Tuesday, August 31, 2021

 

A Funny Thing Happened...

        So a funny thing happened a few days ago... I injured myself. It happened at a deadlift competition. During a 465 lb deadlift, I felt 2 small pops in my lower back. After I set the weight back down I walked off the platform and felt a small amount of tightness in my lower back. To be frank, it's nothing I have never dealt with before and didn't think too much of it. The really funny thing about the entire situation is the 465 lbs of the deadlift felt relatively light. Anyway, I pulled myself out of the competition thinking to myself "I have played this game before, and in the past, I have typically pushed through the discomfort and ultimately lost." So to make sure I don't hurt myself any further than I have, I decide to stay on the safe side. So as I said, I pulled out and watch the rest of the comp. So here I am walking around, talking with people, feeling a small bit of tightness in my lower back, again nothing I'm not used to, and going on with my day. I get home, I play with my kids, I put them to bed, and go through my normal routine after something like these 2 little pops happen. Heat, massage, ice and, rest. I lay down for the night thinking I should be good in the morning, with the expectation that I will be a little sore tomorrow. Was I wrong. I mean really wrong.

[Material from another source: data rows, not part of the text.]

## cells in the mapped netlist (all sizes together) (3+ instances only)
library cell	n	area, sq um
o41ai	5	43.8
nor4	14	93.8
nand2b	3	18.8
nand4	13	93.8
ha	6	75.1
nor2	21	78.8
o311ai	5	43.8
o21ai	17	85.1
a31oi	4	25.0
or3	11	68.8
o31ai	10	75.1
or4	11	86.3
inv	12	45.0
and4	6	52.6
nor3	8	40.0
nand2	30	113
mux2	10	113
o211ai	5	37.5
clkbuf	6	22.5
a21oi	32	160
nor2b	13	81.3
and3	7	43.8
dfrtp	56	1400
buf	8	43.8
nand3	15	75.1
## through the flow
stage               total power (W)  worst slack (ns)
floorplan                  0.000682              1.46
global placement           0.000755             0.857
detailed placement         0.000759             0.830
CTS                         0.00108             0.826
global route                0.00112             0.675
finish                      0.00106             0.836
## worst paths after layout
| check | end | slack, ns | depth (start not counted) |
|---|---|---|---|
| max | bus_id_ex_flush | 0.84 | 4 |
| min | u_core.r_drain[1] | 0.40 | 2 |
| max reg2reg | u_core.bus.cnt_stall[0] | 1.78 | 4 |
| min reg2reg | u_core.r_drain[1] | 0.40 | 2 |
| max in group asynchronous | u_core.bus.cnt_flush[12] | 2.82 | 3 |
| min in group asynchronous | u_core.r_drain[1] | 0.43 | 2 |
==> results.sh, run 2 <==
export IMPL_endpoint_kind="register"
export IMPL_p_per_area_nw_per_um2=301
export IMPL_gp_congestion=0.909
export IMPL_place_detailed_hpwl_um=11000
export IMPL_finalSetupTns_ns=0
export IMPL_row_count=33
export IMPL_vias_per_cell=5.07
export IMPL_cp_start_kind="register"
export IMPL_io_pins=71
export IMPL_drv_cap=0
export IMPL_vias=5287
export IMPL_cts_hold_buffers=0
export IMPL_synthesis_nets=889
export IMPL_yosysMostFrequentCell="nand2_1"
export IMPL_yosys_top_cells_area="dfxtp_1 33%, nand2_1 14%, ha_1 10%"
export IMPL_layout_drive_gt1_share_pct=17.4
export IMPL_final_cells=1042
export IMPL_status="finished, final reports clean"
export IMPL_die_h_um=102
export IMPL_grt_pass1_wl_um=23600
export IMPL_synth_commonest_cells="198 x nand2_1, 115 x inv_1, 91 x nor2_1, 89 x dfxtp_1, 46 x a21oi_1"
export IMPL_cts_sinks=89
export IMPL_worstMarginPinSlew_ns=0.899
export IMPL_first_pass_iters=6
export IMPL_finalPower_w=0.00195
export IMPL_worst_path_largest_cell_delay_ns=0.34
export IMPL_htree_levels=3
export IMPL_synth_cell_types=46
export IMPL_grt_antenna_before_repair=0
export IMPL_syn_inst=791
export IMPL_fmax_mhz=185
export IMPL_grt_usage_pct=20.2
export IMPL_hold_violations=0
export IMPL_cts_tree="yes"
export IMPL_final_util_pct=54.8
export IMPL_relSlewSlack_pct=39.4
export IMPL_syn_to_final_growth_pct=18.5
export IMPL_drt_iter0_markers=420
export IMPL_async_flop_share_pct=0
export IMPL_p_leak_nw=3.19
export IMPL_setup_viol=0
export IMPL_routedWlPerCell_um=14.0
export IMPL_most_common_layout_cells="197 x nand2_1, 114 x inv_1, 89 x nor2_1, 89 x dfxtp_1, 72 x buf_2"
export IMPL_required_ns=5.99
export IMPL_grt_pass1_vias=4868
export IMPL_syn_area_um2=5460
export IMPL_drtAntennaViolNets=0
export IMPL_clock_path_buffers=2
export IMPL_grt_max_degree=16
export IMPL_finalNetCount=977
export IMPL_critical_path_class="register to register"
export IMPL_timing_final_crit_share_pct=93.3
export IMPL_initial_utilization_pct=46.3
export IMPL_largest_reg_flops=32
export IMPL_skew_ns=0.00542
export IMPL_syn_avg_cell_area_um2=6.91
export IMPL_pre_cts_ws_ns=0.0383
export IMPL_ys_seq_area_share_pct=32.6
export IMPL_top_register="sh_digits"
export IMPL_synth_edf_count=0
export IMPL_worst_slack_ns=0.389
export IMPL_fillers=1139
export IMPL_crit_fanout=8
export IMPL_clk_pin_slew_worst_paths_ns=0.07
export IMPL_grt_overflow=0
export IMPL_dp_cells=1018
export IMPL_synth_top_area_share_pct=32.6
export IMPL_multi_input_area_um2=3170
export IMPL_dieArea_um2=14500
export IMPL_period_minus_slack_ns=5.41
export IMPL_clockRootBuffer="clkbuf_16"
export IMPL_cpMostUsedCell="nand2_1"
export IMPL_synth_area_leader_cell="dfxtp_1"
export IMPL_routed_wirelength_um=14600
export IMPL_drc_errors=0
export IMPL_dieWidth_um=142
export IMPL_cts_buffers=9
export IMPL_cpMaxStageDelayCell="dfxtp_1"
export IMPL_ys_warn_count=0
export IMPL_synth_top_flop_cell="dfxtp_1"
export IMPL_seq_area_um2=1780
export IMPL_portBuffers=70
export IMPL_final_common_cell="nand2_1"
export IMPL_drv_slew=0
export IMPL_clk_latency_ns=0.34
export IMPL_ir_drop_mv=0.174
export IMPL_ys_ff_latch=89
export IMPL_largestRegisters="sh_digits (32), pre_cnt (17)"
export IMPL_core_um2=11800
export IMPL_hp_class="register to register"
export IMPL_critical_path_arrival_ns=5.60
$ cat src/rtl/tt_mask_unpacker.sv
`default_nettype none
// ============================================================================
// Module   : tt_mask_unpacker
// Summary  : Buffers 64-bit mask words arriving on a credit-based push
//            interface and serialises them into one mask bit per element on
//            a ready/valid stream. Returns one credit per consumed or
//            discarded word.
// Revision : 1.0 - initial release
// ============================================================================
module tt_mask_unpacker #(
  parameter int VLEN         = 256,
  parameter int MASK_CREDITS = 2
) (
  input  logic                      i_clk,
  input  logic                      i_reset,
  input  logic                      i_start,
  input  logic [$clog2(VLEN+1)-1:0] i_vl,
  input  logic [64:0]               i_mask_idx_item,
  input  logic                      i_mask_idx_valid,
  output logic                      o_mask_idx_credit,
  output logic                      o_elem_valid,
  input  logic                      i_elem_ready,
  output logic                      o_elem_mask,
  output logic [$clog2(VLEN)-1:0]   o_elem_idx,
  output logic                      o_elem_last,
  output logic                      o_busy,
  output logic                      o_overflow
);

  localparam int VL_W  = $clog2(VLEN + 1);
  localparam int IDX_W = $clog2(VLEN);
  localparam int PTR_W = (MASK_CREDITS > 1) ? $clog2(MASK_CREDITS) : 1;
  localparam int CNT_W = $clog2(MASK_CREDITS + 1);

  localparam logic [PTR_W-1:0] C_LAST_PTR = PTR_W'(MASK_CREDITS - 1);
  localparam logic [CNT_W-1:0] C_DEPTH    = CNT_W'(MASK_CREDITS);
  localparam logic [VL_W-1:0]  C_VL_ONE   = VL_W'(1);

  typedef enum logic [1:0] {
    S_IDLE    = 2'd0,
    S_RUN     = 2'd1,
    S_DISCARD = 2'd2
  } state_e;

  state_e           state_q;
  logic [63:0]      fifo_q [MASK_CREDITS];
  logic [PTR_W-1:0] rd_ptr_q;
  logic [PTR_W-1:0] wr_ptr_q;
  logic [CNT_W-1:0] count_q;
  logic [VL_W-1:0]  vl_q;
  logic [VL_W-1:0]  elem_cnt_q;
  logic [5:0]       bit_ptr_q;
  logic             credit_q;
  logic             overflow_q;

  logic             w_full;
  logic             w_nonempty;
  logic             w_valid;
  logic             w_hs;
  logic             w_last;
  logic             w_pop;
  logic             w_push;
  logic             w_drop;
  logic [63:0]      w_head;

  // Bit 64 of the item carries nothing this block needs.
  logic             unused_item_msb;
  assign unused_item_msb = i_mask_idx_item[64];

  function automatic logic [PTR_W-1:0] next_ptr(input logic [PTR_W-1:0] p);
    return (p == C_LAST_PTR) ? '0 : p + PTR_W'(1);
  endfunction

  assign w_full     = (count_q == C_DEPTH);
  assign w_nonempty = (count_q != '0);
  assign w_head     = fifo_q[rd_ptr_q];
  assign w_last     = (elem_cnt_q == vl_q - C_VL_ONE);
  assign w_valid    = (state_q == S_RUN) && w_nonempty;
  assign w_hs       = w_valid && i_elem_ready;

  // A word retires after its 64th bit or after the final element of the op;
  // in DISCARD the single word sent for a zero-length op is dropped unread.
  assign w_pop  = (w_hs && ((bit_ptr_q == 6'd63) || w_last)) ||
                  ((state_q == S_DISCARD) && w_nonempty);
  // A pop in the same cycle frees the slot, so a push at full is still legal.
  assign w_push = i_mask_idx_valid && (!w_full || w_pop);
  assign w_drop = i_mask_idx_valid && w_full && !w_pop;

  assign o_elem_valid      = w_valid;
  assign o_elem_mask       = w_valid & w_head[bit_ptr_q];
  assign o_elem_idx        = elem_cnt_q[IDX_W-1:0];
  assign o_elem_last       = w_valid & w_last;
  assign o_busy            = (state_q != S_IDLE);
  assign o_overflow        = overflow_q;
  assign o_mask_idx_credit = credit_q;

  // Word storage; contents are only observed through a valid head pointer.
  always_ff @(posedge i_clk) begin
    if (w_push) begin
      fifo_q[wr_ptr_q] <= i_mask_idx_item[63:0];
    end
  end

  // FIFO pointers and occupancy.
  always_ff @(posedge i_clk or posedge i_reset) begin
    if (i_reset) begin
      rd_ptr_q <= '0;
      wr_ptr_q <= '0;
      count_q  <= '0;
    end else begin
      if (w_push) begin
        wr_ptr_q <= next_ptr(wr_ptr_q);
      end
      if (w_pop) begin
        rd_ptr_q <= next_ptr(rd_ptr_q);
      end
      case ({w_push, w_pop})
        2'b10:   count_q <= count_q + CNT_W'(1);
        2'b01:   count_q <= count_q - CNT_W'(1);
        default: count_q <= count_q;
      endcase
    end
  end

  // Element sequencer: start capture, per-element stepping, op completion.
  always_ff @(posedge i_clk or posedge i_reset) begin
    if (i_reset) begin
      state_q    <= S_IDLE;
      vl_q       <= '0;
      elem_cnt_q <= '0;
      bit_ptr_q  <= '0;
    end else begin
      case (state_q)
        S_IDLE: begin
          if (i_start) begin
            vl_q       <= i_vl;
            elem_cnt_q <= '0;
            bit_ptr_q  <= '0;
            state_q    <= (i_vl != '0) ? S_RUN : S_DISCARD;
          end
        end
        S_RUN: begin
          if (w_hs) begin
            elem_cnt_q <= elem_cnt_q + C_VL_ONE;
            if (w_last) begin
              bit_ptr_q <= '0;
              state_q   <= S_IDLE;
            end else begin
              bit_ptr_q <= bit_ptr_q + 6'd1;
            end
          end
        end
        S_DISCARD: begin
          if (w_nonempty) begin
            state_q <= S_IDLE;
          end
        end
        default: state_q <= S_IDLE;
      endcase
    end
  end

  // Credit pulse one cycle after each pop; sticky overflow on a dropped push.
  always_ff @(posedge i_clk or posedge i_reset) begin
    if (i_reset) begin
      credit_q   <= 1'b0;
      overflow_q <= 1'b0;
    end else begin
      credit_q <= w_pop;
      if (w_drop) begin
        overflow_q <= 1'b1;
      end
    end
  end

endmodule
`default_nettype wire
==> src/rtl/id_ex_stall_ctrl_pkg.sv <==
// Shared types and constants for the ID/EX stall and flush controller.
// Optional build macro: STALL_PERF_CNT_EN (stall-cause performance counters).
package id_ex_stall_ctrl_pkg;

  localparam int unsigned REG_W       = 5;
  localparam int unsigned DIV_LAT_DEF = 33;
  localparam int unsigned PERF_CNT_W  = 32;

  localparam logic [1:0] ST_RUN         = 2'd0;
  localparam logic [1:0] ST_DIV_WAIT    = 2'd1;
  localparam logic [1:0] ST_MEM_WAIT    = 2'd2;
  localparam logic [1:0] ST_MEM_DISCARD = 2'd3;

  // Pipeline-register control bundle, MSB first in this order.
  typedef struct packed {
    logic pc_wen;
    logic if_id_wen;
    logic if_id_flush;
    logic id_ex_wen;
    logic id_ex_flush;
    logic ex_mem_wen;
    logic bp_flush;
    logic div_done;
    logic div_cancel;
  } stall_ctl_t;

endpackage

==> src/rtl/id_ex_stall_ctrl_if.sv <==
// Hazard inputs and pipeline-register controls between the core and the stall controller.
// Optional build macro: STALL_PERF_CNT_EN adds the stall-cause counter outputs.
interface id_ex_stall_ctrl_if;
  import id_ex_stall_ctrl_pkg::*;

  logic [REG_W-1:0] id_reg_j;
  logic [REG_W-1:0] id_reg_k;
  logic [REG_W-1:0] id_reg_d;
  logic             id_reg_j_ren;
  logic             id_reg_k_ren;
  logic             id_reg_d_ren;
  logic             ex_is_load;
  logic [REG_W-1:0] ex_reg_d;
  logic             ex_div_start;
  logic             ex_br_mispred;
  logic             mem_req;
  logic             mem_addr_ok;
  logic             mem_data_ok;
  logic             wb_flush;

  logic pc_wen;
  logic if_id_wen;
  logic if_id_flush;
  logic id_ex_wen;
  logic id_ex_flush;
  logic ex_mem_wen;
  logic bp_flush;
  logic div_done;
  logic div_cancel;

`ifdef STALL_PERF_CNT_EN
  logic [PERF_CNT_W-1:0] lu_stall_cnt;
  logic [PERF_CNT_W-1:0] div_stall_cnt;
  logic [PERF_CNT_W-1:0] mem_stall_cnt;

  modport master (
    output id_reg_j, id_reg_k, id_reg_d, id_reg_j_ren, id_reg_k_ren, id_reg_d_ren,
           ex_is_load, ex_reg_d, ex_div_start, ex_br_mispred,
           mem_req, mem_addr_ok, mem_data_ok, wb_flush,
    input  pc_wen, if_id_wen, if_id_flush, id_ex_wen, id_ex_flush, ex_mem_wen,
           bp_flush, div_done, div_cancel, lu_stall_cnt, div_stall_cnt, mem_stall_cnt
  );

  modport slave (
    input  id_reg_j, id_reg_k, id_reg_d, id_reg_j_ren, id_reg_k_ren, id_reg_d_ren,
           ex_is_load, ex_reg_d, ex_div_start, ex_br_mispred,
           mem_req, mem_addr_ok, mem_data_ok, wb_flush,
    output pc_wen, if_id_wen, if_id_flush, id_ex_wen, id_ex_flush, ex_mem_wen,
           bp_flush, div_done, div_cancel, lu_stall_cnt, div_stall_cnt, mem_stall_cnt
  );
`else
  modport master (
    output id_reg_j, id_reg_k, id_reg_d, id_reg_j_ren, id_reg_k_ren, id_reg_d_ren,
           ex_is_load, ex_reg_d, ex_div_start, ex_br_mispred,
           mem_req, mem_addr_ok, mem_data_ok, wb_flush,
    input  pc_wen, if_id_wen, if_id_flush, id_ex_wen, id_ex_flush, ex_mem_wen,
           bp_flush, div_done, div_cancel
  );

  modport slave (
    input  id_reg_j, id_reg_k, id_reg_d, id_reg_j_ren, id_reg_k_ren, id_reg_d_ren,
           ex_is_load, ex_reg_d, ex_div_start, ex_br_mispred,
           mem_req, mem_addr_ok, mem_data_ok, wb_flush,
    output pc_wen, if_id_wen, if_id_flush, id_ex_wen, id_ex_flush, ex_mem_wen,
           bp_flush, div_done, div_cancel
  );
`endif

endinterface
==> src/rtl/systolic_job_scheduler.sv <==
// systolic_job_scheduler: queues matrix-multiply descriptors and launches them one at a time into the systolic controller under a watchdog.
module systolic_job_scheduler #(
  parameter int N              = 4,
  parameter int DEPTH          = 4,
  parameter int TIMEOUT_CYCLES = 1024
) (
  input  logic                         clk,
  input  logic                         rst_n,
  input  logic                         push_valid,
  output logic                         push_ready,
  input  logic [11:0]                  push_addr_a,
  input  logic [11:0]                  push_addr_b,
  input  logic [11:0]                  push_addr_c,
  input  logic [3:0]                   push_n,
  output logic                         push_err,
  input  logic                         acc_idle,
  output logic                         acc_start,
  output logic [11:0]                  acc_addr_a,
  output logic [11:0]                  acc_addr_b,
  output logic [11:0]                  acc_addr_c,
  output logic [3:0]                   acc_n,
  output logic                         busy,
  output logic [7:0]                   jobs_done,
  output logic                         timeout,
  output logic [$clog2(DEPTH+1)-1:0]   queue_count
);
  localparam int AW = $clog2(DEPTH);
  localparam int CW = $clog2(DEPTH + 1);
  localparam int WW = $clog2(TIMEOUT_CYCLES + 1);
  localparam logic [2:0] IDLE = 3'd0, LAUNCH = 3'd1, WAIT_ACK = 3'd2, RUN = 3'd3, DONE = 3'd4, HALT = 3'd5;

  logic [2:0]    state_q, state_d;
  logic [AW-1:0] wr_q, rd_q;
  logic [CW-1:0] cnt_q;
  logic [WW-1:0] wd_q, wd_d;
  logic [39:0]   mem_q [DEPTH];
  logic [39:0]   acc_q;
  logic [7:0]    done_q;
  logic          err_q;
  logic          n_ok, push_go, pop, launch_go, wd_hit;

  assign push_ready = cnt_q != CW'(DEPTH);
  assign n_ok       = push_n != 4'd0 && push_n <= 4'(N);
  assign push_go    = push_valid && push_ready && n_ok;
  assign pop        = state_q == LAUNCH;
  assign launch_go  = state_q == IDLE && cnt_q != '0 && acc_idle;
  // the watchdog spans WAIT_ACK and RUN together; the normal transition wins a tie
  assign wd_hit     = wd_q + WW'(1) == WW'(TIMEOUT_CYCLES);

  always_comb begin
    state_d = state_q;
    wd_d    = wd_q;
    case (state_q)
      IDLE:     state_d = launch_go ? LAUNCH : IDLE;
      LAUNCH: begin
        state_d = WAIT_ACK;
        wd_d    = '0;
      end
      WAIT_ACK: begin
        wd_d    = wd_q + WW'(1);
        state_d = !acc_idle ? RUN : wd_hit ? HALT : WAIT_ACK;
      end
      RUN: begin
        wd_d    = wd_q + WW'(1);
        state_d = acc_idle ? DONE : wd_hit ? HALT : RUN;
      end
      DONE:     state_d = IDLE;
      HALT:     state_d = HALT;
      default:  state_d = IDLE;
    endcase
  end

  always_ff @(posedge clk or negedge rst_n) begin
    if (!rst_n) begin
      state_q <= IDLE;
      wr_q    <= '0;
      rd_q    <= '0;
      cnt_q   <= '0;
      wd_q    <= '0;
      acc_q   <= '0;
      done_q  <= '0;
      err_q   <= 1'b0;
    end else begin
      state_q <= state_d;
      wd_q    <= wd_d;
      err_q   <= push_valid && push_ready && !n_ok;
      cnt_q   <= cnt_q + CW'(push_go) - CW'(pop);
      if (push_go) wr_q <= wr_q + AW'(1);
      if (pop) rd_q <= rd_q + AW'(1);
      if (launch_go) acc_q <= mem_q[rd_q];
      if (state_q == DONE) done_q <= done_q + 8'd1;
    end
  end

  always_ff @(posedge clk) begin
    if (push_go) mem_q[wr_q] <= {push_addr_a, push_addr_b, push_addr_c, push_n};
  end

  assign {acc_addr_a, acc_addr_b, acc_addr_c, acc_n} = acc_q;
  assign acc_start   = state_q == LAUNCH;
  assign busy        = state_q == LAUNCH || state_q == WAIT_ACK || state_q == RUN || state_q == DONE;
  assign timeout     = state_q == HALT;
  assign jobs_done   = done_q;
  assign push_err    = err_q;
  assign queue_count = cnt_q;
endmodule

       I woke up the next morning and wasn't able to move. Amanda, my wife, got up with the kids in the morning and allowed me to rest a little longer. As I am trying to get out of bed, my lower back and left hip completely seize, stopping me dead in my tracks. The pain was excruciating. I could move, let alone even breathe. Knowing this is not a good thing, I call Amanda on my cell phone. Thankfully I had it next to my side of the bed. I tell her I need her assistance and she proceeds to help me at least get off the bed. In the process of getting up off the bed, my lower back seizes again, causing the most horrific pain I had ever felt in my life. I fall to the floor and try to get into a position that won't cause any pain. 
This all happened at 7:40 AM. It is at this point I have come to the conclusion that all of the things I wanted to get done around the house were not going to be completed. 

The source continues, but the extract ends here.